What Are Some Tips To Maximize Your Social Security Benefit?

“Navigating Social Security income can be complicated, but there are strategies to maximize your Social Security benefits,” said Greg Middendorf, CFP, of HCM Wealth Advisors. Here is Middendorf’s advice:

1. Work at least 35 years: “The Social Security Administration looks at your average monthly income over your 35 highest-earning years when calculating your benefit,” Middendorf said. “You can still get checks even if you didn’t work that long, but you might be disappointed in the amount. Those who haven’t worked for at least 35 years have zero-income years included in their benefit calculation, and even one of these can significantly reduce your checks.”

2. Check your earnings record: “[Do this] at least once per year to make sure that everything there appears accurate,” he said. “Just remember the figures listed there show what you’ve paid Social Security taxes on, which isn’t always the same as your income. In 2021, for example, you only pay Social Security taxes on the first $142,800 you earn. In prior years, this number was lower. So high earners may find their earnings record doesn’t reflect their income at all, but it could still be correct.

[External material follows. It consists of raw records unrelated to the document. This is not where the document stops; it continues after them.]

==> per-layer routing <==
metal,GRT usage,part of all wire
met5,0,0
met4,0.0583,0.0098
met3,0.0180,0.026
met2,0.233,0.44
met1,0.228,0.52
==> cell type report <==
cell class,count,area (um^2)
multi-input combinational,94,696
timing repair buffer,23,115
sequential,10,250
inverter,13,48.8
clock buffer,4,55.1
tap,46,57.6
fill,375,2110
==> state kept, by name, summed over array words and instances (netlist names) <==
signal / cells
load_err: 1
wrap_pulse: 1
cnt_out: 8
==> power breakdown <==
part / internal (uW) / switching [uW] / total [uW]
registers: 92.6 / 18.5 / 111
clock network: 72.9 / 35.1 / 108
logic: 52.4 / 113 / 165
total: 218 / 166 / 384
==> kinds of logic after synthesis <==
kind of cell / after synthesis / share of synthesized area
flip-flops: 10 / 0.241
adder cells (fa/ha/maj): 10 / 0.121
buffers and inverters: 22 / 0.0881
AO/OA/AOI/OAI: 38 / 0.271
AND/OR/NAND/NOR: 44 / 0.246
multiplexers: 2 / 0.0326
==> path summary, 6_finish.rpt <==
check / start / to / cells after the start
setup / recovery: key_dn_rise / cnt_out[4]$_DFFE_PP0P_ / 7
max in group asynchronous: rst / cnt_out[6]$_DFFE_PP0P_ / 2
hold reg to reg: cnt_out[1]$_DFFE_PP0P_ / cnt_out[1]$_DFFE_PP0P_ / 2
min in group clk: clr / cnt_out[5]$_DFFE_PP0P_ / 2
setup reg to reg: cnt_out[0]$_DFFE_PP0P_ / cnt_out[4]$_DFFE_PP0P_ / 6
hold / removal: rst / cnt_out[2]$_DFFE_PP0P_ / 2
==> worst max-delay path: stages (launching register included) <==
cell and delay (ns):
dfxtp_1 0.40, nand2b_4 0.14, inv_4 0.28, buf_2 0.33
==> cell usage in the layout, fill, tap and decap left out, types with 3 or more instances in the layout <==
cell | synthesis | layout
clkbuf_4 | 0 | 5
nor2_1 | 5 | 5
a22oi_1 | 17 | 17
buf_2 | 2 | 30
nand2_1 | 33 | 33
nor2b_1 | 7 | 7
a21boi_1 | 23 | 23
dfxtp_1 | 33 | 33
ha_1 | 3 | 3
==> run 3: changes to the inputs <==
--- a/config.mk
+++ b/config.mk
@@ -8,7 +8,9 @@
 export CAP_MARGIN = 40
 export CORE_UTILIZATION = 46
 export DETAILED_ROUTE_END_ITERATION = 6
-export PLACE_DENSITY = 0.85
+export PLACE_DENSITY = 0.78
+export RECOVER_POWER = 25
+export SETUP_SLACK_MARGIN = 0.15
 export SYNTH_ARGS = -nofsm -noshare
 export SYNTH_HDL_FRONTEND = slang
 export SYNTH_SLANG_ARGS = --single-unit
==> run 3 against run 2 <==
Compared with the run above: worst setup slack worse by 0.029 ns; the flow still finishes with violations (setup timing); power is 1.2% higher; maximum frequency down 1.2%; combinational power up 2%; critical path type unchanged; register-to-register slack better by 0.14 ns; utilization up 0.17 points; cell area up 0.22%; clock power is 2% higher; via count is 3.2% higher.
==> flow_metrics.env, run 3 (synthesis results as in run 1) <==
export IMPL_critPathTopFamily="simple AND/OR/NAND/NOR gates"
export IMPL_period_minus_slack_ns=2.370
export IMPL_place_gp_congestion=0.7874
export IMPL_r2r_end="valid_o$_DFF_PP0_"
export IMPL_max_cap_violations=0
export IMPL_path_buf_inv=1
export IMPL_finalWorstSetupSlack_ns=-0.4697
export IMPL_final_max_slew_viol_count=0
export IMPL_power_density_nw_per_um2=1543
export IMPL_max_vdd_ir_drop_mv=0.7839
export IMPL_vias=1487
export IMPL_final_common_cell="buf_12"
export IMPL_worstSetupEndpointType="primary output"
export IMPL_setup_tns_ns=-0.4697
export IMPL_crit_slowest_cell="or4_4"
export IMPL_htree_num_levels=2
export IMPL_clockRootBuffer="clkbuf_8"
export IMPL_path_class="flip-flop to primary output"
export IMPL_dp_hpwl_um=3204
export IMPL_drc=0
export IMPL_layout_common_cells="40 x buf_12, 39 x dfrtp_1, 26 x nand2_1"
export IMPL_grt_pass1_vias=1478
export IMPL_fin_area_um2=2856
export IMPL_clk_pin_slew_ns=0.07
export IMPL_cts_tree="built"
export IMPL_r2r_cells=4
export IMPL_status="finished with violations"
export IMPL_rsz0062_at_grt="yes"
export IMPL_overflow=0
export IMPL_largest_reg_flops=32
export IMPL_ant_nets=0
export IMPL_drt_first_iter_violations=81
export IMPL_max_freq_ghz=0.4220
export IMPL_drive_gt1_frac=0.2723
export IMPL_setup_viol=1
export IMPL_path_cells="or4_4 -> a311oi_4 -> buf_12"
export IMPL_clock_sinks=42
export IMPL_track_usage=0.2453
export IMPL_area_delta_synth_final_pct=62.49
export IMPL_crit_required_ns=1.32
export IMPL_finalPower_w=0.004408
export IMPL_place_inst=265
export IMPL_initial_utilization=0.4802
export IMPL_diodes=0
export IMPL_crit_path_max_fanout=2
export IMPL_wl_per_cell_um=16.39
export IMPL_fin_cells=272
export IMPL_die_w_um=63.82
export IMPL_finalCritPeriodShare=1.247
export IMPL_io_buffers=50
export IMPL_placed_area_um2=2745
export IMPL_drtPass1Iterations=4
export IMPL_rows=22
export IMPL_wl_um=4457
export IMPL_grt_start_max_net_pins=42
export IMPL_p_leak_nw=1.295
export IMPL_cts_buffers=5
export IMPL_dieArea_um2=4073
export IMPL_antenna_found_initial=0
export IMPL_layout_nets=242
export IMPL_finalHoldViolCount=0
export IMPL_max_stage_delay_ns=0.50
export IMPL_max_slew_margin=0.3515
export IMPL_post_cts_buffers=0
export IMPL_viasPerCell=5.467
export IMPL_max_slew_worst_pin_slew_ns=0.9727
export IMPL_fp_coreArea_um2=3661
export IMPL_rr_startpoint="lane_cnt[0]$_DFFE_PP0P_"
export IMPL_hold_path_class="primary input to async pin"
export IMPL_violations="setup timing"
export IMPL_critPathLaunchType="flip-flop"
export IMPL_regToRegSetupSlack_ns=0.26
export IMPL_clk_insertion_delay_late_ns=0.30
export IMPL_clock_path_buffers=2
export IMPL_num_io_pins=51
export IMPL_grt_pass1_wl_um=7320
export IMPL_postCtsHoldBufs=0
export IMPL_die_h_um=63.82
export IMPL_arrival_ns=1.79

“If you do notice a mistake, you can submit a Request for Correction of Earnings Record form to the Social Security Administration, along with any documents you have that prove your income for that year,” Middendorf advised. “The Social Security Administration will evaluate your request and update your earnings record if appropriate.”

3. Choose your benefit age carefully: “You can claim Social Security as soon as you turn 62, but if you want the full amount you’re entitled to based on your work history, you have to wait until your full retirement age (FRA),” Middendorf said. “That’s 66 for those born between 1943 and 1954. Then, it rises by two months every year thereafter until it reaches 67 for those born in 1960 or later.

“Every month you receive benefits before this age reduces your checks by anywhere from 5/12 of 1% per month to 5/9 of 1% per month. That might not seem like much, but it adds up over time. Those who start Social Security at 62 only get 70% of their full benefit per check if their FRA is 67, or 75% if their FRA is 66.

“But this process also works the other way. Delaying benefits past your FRA increases your checks by 2/3 of 1% per month until you hit 70. After that, your checks won’t increase anymore. Those with a FRA of 67 can get up to 124% of their full benefit per check, while those with a FRA of 66 can get up to 132%.”

Besides Social Security, Approximately How Much Money Should You Save in Advance for Retirement?

“Evaluating how much money you will need to retire has multiple variables depending on each household lifestyle,” Coffman said. “What is the cost-of-living expense in each individual home? The biggest expense is health care cost and usually traveling within the first five years of retirement.”

“A generally accepted rule of thumb for retirement planning is that you must have at least 80% of the annual salary earned at work,” said Justin Nabity, CFP and founder and CEO at Physician’s Thrive. “This is sometimes referred to as replacement income. Therefore, if you earn $100,000 a year at work, you need at least $80,000 a year to retire. This is the beginning. Multiply this number by your average life expectancy after retirement to arrive at the minimum total amount you need. Anything above that limit and you are usually in good terrain financially.”